On the other hand if college Freshman English class paper is "write about the influence of Mark Twain's peers on the book Huckleberry Finn" and you did a similar paper in high school, you shouldn't be allowed to "just turn it in." You should, however, be allowed to reference it as part of a new paper that incorporates new things you've learned in your current class or, if you didn't learn anything new, you should be encouraged to ask for a substitute assignment.
Knowledge is how to play a game, intelligence is how to win, wisdom is knowing what game to play.
Yeah, that's why this guy prefers his work be rewarded with MONEY, not credentials. Ironically, neither printing is necessarily worth more than the paper.
I listened to Spence on Growth the other night. He's the guy who came up with Signalling (economics) and won a Nobel prize for it, and then went off to do whacks of other high level stuff.
The premise of signalling theory is that the competence you gain from your education can be entirely ignored and the educational system would still have an economic function.
As for ethics, he's quite right his ethics are no worse than many of our leaders of the future. I have no doubt he does acceptable quality work. You can see that from the article. Students are pretty harried, so a lot of what even the good students produce is no great shakes. And he's a professional, with years of experience and crib sheets to draw upon.
My favorite part was that he "never edits" and gets thanked for the authentic mistakes. Just like slashdot, fire and forget.
The key assumption from Spence is that it costs less (by some metric) for a good student to earn the credential than the bad student. It's pretty clear at $2000 for a term paper, the bad student is taking it on the chin.
It's a basic problem in economics to determine who has the goods and who doesn't, without spending more on the discrimination than the discrimination is worth. University is the assembly line solution to this problem.
Shadow conformance is as inevitable as prostitution when society commoditizes human capital to the extent that global trade implies.
More of the problem explained here: Ken Robinson: Changing Education Paradigms
(Had dim recall of the particulars of that link. Search google on "the world is thinking" to recover FORA.tv, hadn't the first clue about the guy's name so I searched FORA for the keyword "sir", and it came up first hit. That's funny. I could have found him the long way through TED.
WARNING: FORA practices bait and switch: you think you're watching the whole video, but clips are cut off abruptly as unpaid previews. The clip by the good Malcolm Gladwell on taxation would have been interesting to watch to conclusion. It's like his brain is loaned out from the Men in Black brain archive, and gets recalled from time to time, and to kill time without it, he writes another book.)
I started to do a series of "There, fixed that for you" replies based on the comments made. However, there were far too many spelling and gramatical errors for me to continue.
I've seen resumes and letters from some of my fellow graduates with English degrees -- people who, presumably, ought to be expert writers -- and they aren't.
Another article from a few years ago by a paper-mill writer pointed out an aspect of this I hadn't thought of before: people generally don't write good essays because they don't read essays on a regular basis. Most text that is read during the course of getting a degree isn't presented in 'essay' format. For an English degree you read a lot of novels but very few boring analytical essays. However, you're expected to write boring essays on a weekly basis.
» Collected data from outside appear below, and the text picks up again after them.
File: src/rtl/result_writeback.sv
// Result writeback stage: selects an instruction's result (ALU, load, PC+4 or
// immediate), waits for load data when needed, and presents one register-file
// write per instruction together with a matching forwarding path.
module result_writeback #(
  parameter int DATA_WIDTH = 32,
  parameter int ADDR_WIDTH = 5
) (
  input  logic                  clk,
  input  logic                  rst,
  input  logic                  in_valid,
  output logic                  in_ready,
  input  logic [1:0]            ResultSrc,
  input  logic [DATA_WIDTH-1:0] alu_result,
  input  logic [DATA_WIDTH-1:0] pc_plus4,
  input  logic [DATA_WIDTH-1:0] imm,
  input  logic [ADDR_WIDTH-1:0] rd,
  input  logic                  RegWrite,
  input  logic [DATA_WIDTH-1:0] mem_rdata,
  input  logic                  mem_rvalid,
  output logic                  we3,
  output logic [ADDR_WIDTH-1:0] a3,
  output logic [DATA_WIDTH-1:0] wd3,
  output logic                  fwd_valid,
  output logic [ADDR_WIDTH-1:0] fwd_rd,
  output logic [DATA_WIDTH-1:0] fwd_data,
  output logic                  busy
);

  typedef enum logic [1:0] {
    S_IDLE     = 2'd0,
    S_WAIT_MEM = 2'd1,
    S_WRITE    = 2'd2
  } state_e;

  localparam logic [1:0] SRC_ALU = 2'b00;
  localparam logic [1:0] SRC_MEM = 2'b01;
  localparam logic [1:0] SRC_PC4 = 2'b10;
  localparam logic [1:0] SRC_IMM = 2'b11;

  state_e                  state_q, state_d;
  logic [ADDR_WIDTH-1:0]   rd_q, rd_d;
  logic                    regwrite_q, regwrite_d;
  logic [1:0]              src_q, src_d;
  // data_q only changes when a result enters WRITE, so it doubles as wd3
  // and naturally holds its value between writes.
  logic [DATA_WIDTH-1:0]   data_q, data_d;
  // a3 needs its own register: rd_q is overwritten when a load is accepted,
  // but a3 must keep showing the last written address until the load lands.
  logic [ADDR_WIDTH-1:0]   a3_q, a3_d;
  logic                    we3_q, we3_d;
  logic [DATA_WIDTH-1:0]   sel_data;
  logic                    accept;

  assign in_ready = (state_q != S_WAIT_MEM);
  assign busy     = (state_q != S_IDLE);
  assign accept   = in_valid && in_ready;

  // Result source mux for non-load instructions; loads take mem_rdata later.
  always_comb begin
    sel_data = alu_result;
    case (ResultSrc)
      SRC_PC4: sel_data = pc_plus4;
      SRC_IMM: sel_data = imm;
      default: sel_data = alu_result;
    endcase
  end

  // Next-state and next-output computation for the writeback FSM.
  always_comb begin
    // NOTE: every _d is defaulted first so no path through the case leaves
    // a signal unassigned, which would otherwise infer a latch.
    state_d    = state_q;
    rd_d       = rd_q;
    regwrite_d = regwrite_q;
    src_d      = src_q;
    data_d     = data_q;
    a3_d       = a3_q;
    we3_d      = 1'b0;
    case (state_q)
      S_WAIT_MEM: begin
        if (mem_rvalid && (src_q == SRC_MEM)) begin
          state_d = S_WRITE;
          data_d  = mem_rdata;
          a3_d    = rd_q;
          we3_d   = regwrite_q && (rd_q != '0);
        end
      end
      default: begin
        // IDLE and WRITE both accept; WRITE falls back to IDLE when idle.
        state_d = S_IDLE;
        if (accept) begin
          rd_d       = rd;
          regwrite_d = RegWrite;
          src_d      = ResultSrc;
          if (ResultSrc == SRC_MEM) begin
            state_d = S_WAIT_MEM;
          end else begin
            state_d = S_WRITE;
            data_d  = sel_data;
            a3_d    = rd;
            we3_d   = RegWrite && (rd != '0);
          end
        end
      end
    endcase
  end

  // State and captured-register update with synchronous reset.
  always_ff @(posedge clk) begin
    // NOTE: sequential state uses non-blocking assignments so every register
    // samples the pre-edge values; reset clears all captured registers so an
    // abandoned instruction can never reappear on the write port.
    if (rst) begin
      state_q    <= S_IDLE;
      rd_q       <= '0;
      regwrite_q <= 1'b0;
      src_q      <= SRC_ALU;
      data_q     <= '0;
      a3_q       <= '0;
      we3_q      <= 1'b0;
    end else begin
      state_q    <= state_d;
      rd_q       <= rd_d;
      regwrite_q <= regwrite_d;
      src_q      <= src_d;
      data_q     <= data_d;
      a3_q       <= a3_d;
      we3_q      <= we3_d;
    end
  end

  assign we3       = we3_q;
  assign a3        = a3_q;
  assign wd3       = data_q;
  assign fwd_valid = we3_q;
  assign fwd_rd    = a3_q;
  assign fwd_data  = data_q;

endmodule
Halfway through getting my English degree I realized that it wasn't a degree in 'writing' as I had assumed before - it's more of a degree in reading, because I did a hell of a lot more reading than writing. Close reading, analytical reading, boring reading, obscure reading, incomprehensible reading; a lot of goddamned reading. Writing was a necessary portion but not really the focus overall. At my school the difference between the general English degree I completed and a Creative Writing degree was two classes.
One thing that always baffled me working in the corporate world was the amount of customer-facing marketing and website material that was never proofread. That's how a company ends up with a full-page advertisement in the local paper proclaiming that they are The #1 Internet Proivder!
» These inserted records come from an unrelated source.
$ cat src/rtl/uart_tx_fifo_if.sv
// uart_tx_fifo_if: CPU write port, FIFO status flags and UART-core start/ready handshake
interface uart_tx_fifo_if #(
    parameter int DEPTH = 8,
    parameter int WIDTH = 8
);
    logic                     wr_i;
    logic [WIDTH-1:0]         wdata_i;
    logic                     clr_ovf_i;
    logic                     full_o;
    logic                     empty_o;
    logic [$clog2(DEPTH):0]   level_o;
    logic                     overflow_o;
    logic                     busy_o;
    logic                     start_o;
    logic [WIDTH-1:0]         data_o;
    logic                     rdy_tx_i;

    modport slave (
        input  wr_i, wdata_i, clr_ovf_i, rdy_tx_i,
        output full_o, empty_o, level_o, overflow_o, busy_o, start_o, data_o
    );

    modport master (
        output wr_i, wdata_i, clr_ovf_i, rdy_tx_i,
        input  full_o, empty_o, level_o, overflow_o, busy_o, start_o, data_o
    );
endinterface

$ cat src/rtl/uart_tx_fifo.sv
// uart_tx_fifo: byte FIFO feeding a UART core, issuing one start pulse per byte paced on rdy_tx
module uart_tx_fifo #(
    parameter int DEPTH = 8,
    parameter int WIDTH = 8
) (
    input  logic          clk_i,
    input  logic          rst_i,
    uart_tx_fifo_if.slave bus
);
    localparam int AW = $clog2(DEPTH);
    localparam int LW = AW + 1;
    localparam logic [AW:0] LVL_FULL = DEPTH[AW:0];

    typedef enum logic [1:0] {IDLE, START, WAIT_BUSY, WAIT_DONE} state_e;

    state_e           state_q;
    logic [WIDTH-1:0] mem_q [DEPTH];
    logic [AW-1:0]    rd_q, wr_q;
    logic [AW:0]      level_q, level_d;
    logic             full_q, empty_q, ovf_q, start_q, busy_q;
    logic [WIDTH-1:0] data_q;
    logic             pop, push;

    // A pop frees a slot in the same cycle, so a write to a full FIFO is still accepted then
    assign pop  = state_q == IDLE && !empty_q && bus.rdy_tx_i;
    assign push = bus.wr_i && (!full_q || pop);

    always_comb level_d = level_q + LW'(push) - LW'(pop);

    always_ff @(posedge clk_i)
        if (push) mem_q[wr_q] <= bus.wdata_i;

    always_ff @(posedge clk_i or posedge rst_i) begin
        if (rst_i) begin
            state_q <= IDLE;
            rd_q    <= '0;
            wr_q    <= '0;
            level_q <= '0;
            full_q  <= 1'b0;
            empty_q <= 1'b1;
            ovf_q   <= 1'b0;
            start_q <= 1'b0;
            busy_q  <= 1'b0;
            data_q  <= '0;
        end else begin
            rd_q    <= rd_q + AW'(pop);
            wr_q    <= wr_q + AW'(push);
            level_q <= level_d;
            full_q  <= level_d == LVL_FULL;
            empty_q <= level_d == 0;
            ovf_q   <= (bus.wr_i && full_q && !pop) || (ovf_q && !bus.clr_ovf_i);
            start_q <= pop;
            case (state_q)
                IDLE: if (pop) begin
                    data_q  <= mem_q[rd_q];
                    busy_q  <= 1'b1;
                    state_q <= START;
                end
                START:     state_q <= WAIT_BUSY;
                WAIT_BUSY: if (!bus.rdy_tx_i) state_q <= WAIT_DONE;
                WAIT_DONE: if (bus.rdy_tx_i) begin
                    busy_q  <= 1'b0;
                    state_q <= IDLE;
                end
            endcase
        end
    end

    assign bus.full_o     = full_q;
    assign bus.empty_o    = empty_q;
    assign bus.level_o    = level_q;
    assign bus.overflow_o = ovf_q;
    assign bus.busy_o     = busy_q;
    assign bus.start_o    = start_q;
    assign bus.data_o     = data_q;
endmodule
<file path="config.mk">
export PLATFORM = sky130hd
export DESIGN_NAME = veda_memory_burst_flat
export DESIGN_NICKNAME = d
export VERILOG_FILES = /design/src/rtl/veda_memory_burst_if.sv /design/src/rtl/veda_memory_burst.sv /design/src/flat_wrapper.sv
export SDC_FILE = /design/constraint.sdc
export NUM_CORES = 2
export LEC_CHECK = 0
export CAP_MARGIN = 20
export CORE_MARGIN = 2
export CORE_UTILIZATION = 40
export CTS_CLUSTER_DIAMETER = 40
export DETAILED_ROUTE_END_ITERATION = 12
export GPL_TIMING_DRIVEN = 1
export PLACE_DENSITY = 0.59
export SYNTH_ARGS = -nofsm -noshare
export SYNTH_HDL_FRONTEND = slang
export SYNTH_SLANG_ARGS = --single-unit
</file>
<file path="constraint.sdc">
create_clock -name clk -period 3.8 [get_ports clk]
set_input_delay 0.38 -clock clk [delete_from_list [all_inputs] [get_ports clk]]
set_output_delay 0.38 -clock clk [all_outputs]
set_load 0.02 [all_outputs]
</file>
**src/rtl/ehl_gpio_bank.sv**
```systemverilog
// ehl_gpio_bank - parametrised GPIO bank with a small register interface.
//
// Purpose: sits between a bus-slave adapter and the pad ring. Provides an
// output data register with set/clear/invert aliases, a per-bit direction
// register, a multi-flop input synchroniser, an optional debounce filter and
// a per-bit sticky interrupt engine (level or edge, polarity, both-edge).
//
// Ports:
//   clk        single clock, everything on the rising edge
//   reset      synchronous active-high reset
//   reg_wr     one-cycle write strobe
//   reg_rd     one-cycle read strobe
//   reg_addr   register index (0..15)
//   reg_wdata  write data
//   reg_rdata  registered read data, valid the cycle after reg_rd
//   gpio_in    asynchronous pad inputs
//   gpio_out   pad output data (OUT register)
//   gpio_oe    pad output enable (DIR register, 1 = drive)
//   irq        registered interrupt request
//
// Configuration macro: EHL_GPIO_DEBOUNCE_EN compiles in a per-bit debounce
// filter of DEBOUNCE_CNT stable cycles. Without it the filtered input is the
// synchroniser output.

module ehl_gpio_bank #(
  parameter int unsigned WIDTH        = 32,
  parameter logic [31:0] REG_INIT     = 32'h0,
  parameter int unsigned SYNC_STAGES  = 2,
  parameter int unsigned DEBOUNCE_CNT = 16
) (
  input  logic             clk,
  input  logic             reset,
  input  logic             reg_wr,
  input  logic             reg_rd,
  input  logic [3:0]       reg_addr,
  input  logic [WIDTH-1:0] reg_wdata,
  output logic [WIDTH-1:0] reg_rdata,
  input  logic [WIDTH-1:0] gpio_in,
  output logic [WIDTH-1:0] gpio_out,
  output logic [WIDTH-1:0] gpio_oe,
  output logic             irq
);

  localparam logic [WIDTH-1:0] OUT_INIT = REG_INIT[WIDTH-1:0];
  localparam int unsigned      ARM_W    = $clog2(SYNC_STAGES + 2);
  localparam logic [ARM_W-1:0] ARM_DONE = ARM_W'(SYNC_STAGES + 1);

  localparam logic [3:0] ADDR_OUT      = 4'd0;
  localparam logic [3:0] ADDR_OUT_SET  = 4'd1;
  localparam logic [3:0] ADDR_OUT_CLR  = 4'd2;
  localparam logic [3:0] ADDR_OUT_INV  = 4'd3;
  localparam logic [3:0] ADDR_DIR      = 4'd4;
  localparam logic [3:0] ADDR_IRQ_EN   = 4'd5;
  localparam logic [3:0] ADDR_IRQ_TYPE = 4'd6;
  localparam logic [3:0] ADDR_IRQ_POL  = 4'd7;
  localparam logic [3:0] ADDR_IRQ_BOTH = 4'd8;
  localparam logic [3:0] ADDR_IN       = 4'd9;
  localparam logic [3:0] ADDR_IRQ_STAT = 4'd10;

  logic [WIDTH-1:0] sync_q [SYNC_STAGES];
  logic [WIDTH-1:0] sync_d [SYNC_STAGES];
  logic [WIDTH-1:0] sync_in, filt_in;
  logic [WIDTH-1:0] in_prev_q, in_prev_d;
  logic [ARM_W-1:0] arm_cnt_q, arm_cnt_d;
  logic [WIDTH-1:0] out_q, out_d, dir_q, dir_d;
  logic [WIDTH-1:0] irq_en_q, irq_en_d, irq_type_q, irq_type_d;
  logic [WIDTH-1:0] irq_pol_q, irq_pol_d, irq_both_q, irq_both_d;
  logic [WIDTH-1:0] irq_stat_q, irq_stat_d, rdata_q, rdata_d;
  logic             irq_q, irq_d;
  logic [WIDTH-1:0] rise, fall, edge_ev, level_ev, event_v, w1c;

  // Synchroniser shift chain; the last stage is the metastability-safe input.
  always_comb begin
    sync_d[0] = gpio_in;
    for (int i = 1; i < SYNC_STAGES; i++) sync_d[i] = sync_q[i-1];
  end

  assign sync_in = sync_q[SYNC_STAGES-1];

`ifdef EHL_GPIO_DEBOUNCE_EN
  localparam int unsigned     DB_W   = $clog2(DEBOUNCE_CNT);
  localparam logic [DB_W-1:0] DB_MAX = DB_W'(DEBOUNCE_CNT - 1);

  logic [WIDTH-1:0] filt_q, filt_d;
  logic [DB_W-1:0]  db_cnt_q [WIDTH];
  logic [DB_W-1:0]  db_cnt_d [WIDTH];

  // Each bit counts consecutive cycles where the synchronised input disagrees
  // with the filtered value; any agreement restarts the count, so only a level
  // held for DEBOUNCE_CNT cycles is accepted.
  always_comb begin
    filt_d = filt_q;
    for (int b = 0; b < WIDTH; b++) begin
      db_cnt_d[b] = '0;
      if (sync_in[b] != filt_q[b]) begin
        if (db_cnt_q[b] == DB_MAX) filt_d[b] = sync_in[b];
        else                       db_cnt_d[b] = db_cnt_q[b] + DB_W'(1);
      end
    end
  end

  // Debounce state registers.
  always_ff @(posedge clk) begin
    if (reset) begin
      filt_q <= '0;
      for (int b = 0; b < WIDTH; b++) db_cnt_q[b] <= '0;
    end else begin
      filt_q <= filt_d;
      for (int b = 0; b < WIDTH; b++) db_cnt_q[b] <= db_cnt_d[b];
    end
  end

  assign filt_in = filt_q;
`else
  assign filt_in = sync_in;
`endif

  // Event detection. Edge events stay blocked until the arm counter has seen
  // the synchroniser flush after reset, so a pin held high through reset does
  // not look like a rising edge. Level events are never blocked.
  always_comb begin
    rise     = filt_in & ~in_prev_q;
    fall     = ~filt_in & in_prev_q;
    edge_ev  = (irq_both_q & (rise | fall)) |
               (~irq_both_q & ((irq_pol_q & rise) | (~irq_pol_q & fall)));
    level_ev = ~(filt_in ^ irq_pol_q);
    if (arm_cnt_q != ARM_DONE) edge_ev = '0;
    event_v  = (irq_type_q & edge_ev) | (~irq_type_q & level_ev);
  end

  // Register writes, sticky status with set-over-clear priority, interrupt
  // request and the read mux.
  always_comb begin
    in_prev_d  = filt_in;
    arm_cnt_d  = (arm_cnt_q == ARM_DONE) ? arm_cnt_q : arm_cnt_q + ARM_W'(1);
    out_d      = out_q;
    dir_d      = dir_q;
    irq_en_d   = irq_en_q;
    irq_type_d = irq_type_q;
    irq_pol_d  = irq_pol_q;
    irq_both_d = irq_both_q;
    w1c        = '0;
    if (reg_wr) begin
      case (reg_addr)
        ADDR_OUT:      out_d      = reg_wdata;
        ADDR_OUT_SET:  out_d      = out_q | reg_wdata;
        ADDR_OUT_CLR:  out_d      = out_q & ~reg_wdata;
        ADDR_OUT_INV:  out_d      = out_q ^ reg_wdata;
        ADDR_DIR:      dir_d      = reg_wdata;
        ADDR_IRQ_EN:   irq_en_d   = reg_wdata;
        ADDR_IRQ_TYPE: irq_type_d = reg_wdata;
        ADDR_IRQ_POL:  irq_pol_d  = reg_wdata;
        ADDR_IRQ_BOTH: irq_both_d = reg_wdata;
        ADDR_IRQ_STAT: w1c        = reg_wdata;
        default:       ;
      endcase
    end
    irq_stat_d = (irq_stat_q & ~w1c) | event_v;
    irq_d      = |(irq_stat_q & irq_en_q);
    rdata_d    = rdata_q;
    if (reg_rd) begin
      case (reg_addr)
        ADDR_OUT, ADDR_OUT_SET,
        ADDR_OUT_CLR, ADDR_OUT_INV: rdata_d = out_q;
        ADDR_DIR:                   rdata_d = dir_q;
        ADDR_IRQ_EN:                rdata_d = irq_en_q;
        ADDR_IRQ_TYPE:              rdata_d = irq_type_q;
        ADDR_IRQ_POL:               rdata_d = irq_pol_q;
        ADDR_IRQ_BOTH:              rdata_d = irq_both_q;
        ADDR_IN:                    rdata_d = filt_in;
        ADDR_IRQ_STAT:              rdata_d = irq_stat_q;
        default:                    rdata_d = '0;
      endcase
    end
  end

  // All bank state, restored together by reset.
  always_ff @(posedge clk) begin
    if (reset) begin
      for (int i = 0; i < SYNC_STAGES; i++) sync_q[i] <= '0;
      in_prev_q  <= '0;
      arm_cnt_q  <= '0;
      out_q      <= OUT_INIT;
      dir_q      <= '0;
      irq_en_q   <= '0;
      irq_type_q <= '0;
      irq_pol_q  <= '0;
      irq_both_q <= '0;
      irq_stat_q <= '0;
      rdata_q    <= '0;
      irq_q      <= 1'b0;
    end else begin
      for (int i = 0; i < SYNC_STAGES; i++) sync_q[i] <= sync_d[i];
      in_prev_q  <= in_prev_d;
      arm_cnt_q  <= arm_cnt_d;
      out_q      <= out_d;
      dir_q      <= dir_d;
      irq_en_q   <= irq_en_d;
      irq_type_q <= irq_type_d;
      irq_pol_q  <= irq_pol_d;
      irq_both_q <= irq_both_d;
      irq_stat_q <= irq_stat_d;
      rdata_q    <= rdata_d;
      irq_q      <= irq_d;
    end
  end

  assign gpio_out  = out_q;
  assign gpio_oe   = dir_q;
  assign reg_rdata = rdata_q;
  assign irq       = irq_q;

endmodule

```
Overall, TFA makes me sad. I've written for money before but not for other people's schoolwork, and I don't know how I'd feel if I was offered a grand to crank out a thesis. It sounds like a tough way to make an easy living.
"This guy" is doing a job of writing papers.
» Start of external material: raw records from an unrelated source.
--- config.mk ---
export PLATFORM = sky130hd
export DESIGN_NAME = instr_fetch_queue
export DESIGN_NICKNAME = d
export VERILOG_FILES = /design/src/rtl/instr_fetch_queue.sv
export SDC_FILE = /design/constraint.sdc
export NUM_CORES = 1
export LEC_CHECK = 0
export ABC_AREA = 1
export BUFFER_PORTS_ARGS = -buffer_cell sky130_fd_sc_hd__buf_2
export CORE_MARGIN = 2
export CORE_UTILIZATION = 30
export DETAILED_ROUTE_END_ITERATION = 8
export SYNTH_ARGS = -nofsm -noshare
export SYNTH_HDL_FRONTEND = slang
export SYNTH_SLANG_ARGS = --single-unit
--- constraint.sdc ---
create_clock -name clk -period 5.9 [get_ports clk]
set_input_delay 0.885 -clock clk [delete_from_list [all_inputs] [get_ports clk]]
set_output_delay 0.885 -clock clk [all_outputs]
set_load 0.005 [all_outputs]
I'm speaking of his customers, who value their degrees far more than the irrelevant courses they have to take to get a degree.
Such as an Art History major being required to take Calculus.
Another article from a few years ago by a paper-mill writer pointed out an aspect of this I hadn't thought of before: people generally don't write good essays because they don't read essays on a regular basis.
That's because you are supposed to learn to write in grade school, aka 'grammar school,' and not in college. The school I went to recognized that most incoming freshmen don't know how to write and so required all students in all majors to take two semesters worth of writing seminars (100-level English courses). That's two semesters you probably should've spent learning actual material instead of re-treading over what your K-12 education failed to teach you.
i can has thezis?
Doesn't this bring back memories?
Liberal arts degrees are indeed much easier to get than a science degree for the simple reason that you can't BS your way through math and physics (at least nowhere near as much as you can through the humanities). But a humanities education isn't meant to train you as a scientist or for a specific career, or a group or specific careers. It's meant to give you the intellectual tools to analyze anything. It's meant to make you intellectually agile, so that you can learn new (and possibly completely unrelated) fields very quickly.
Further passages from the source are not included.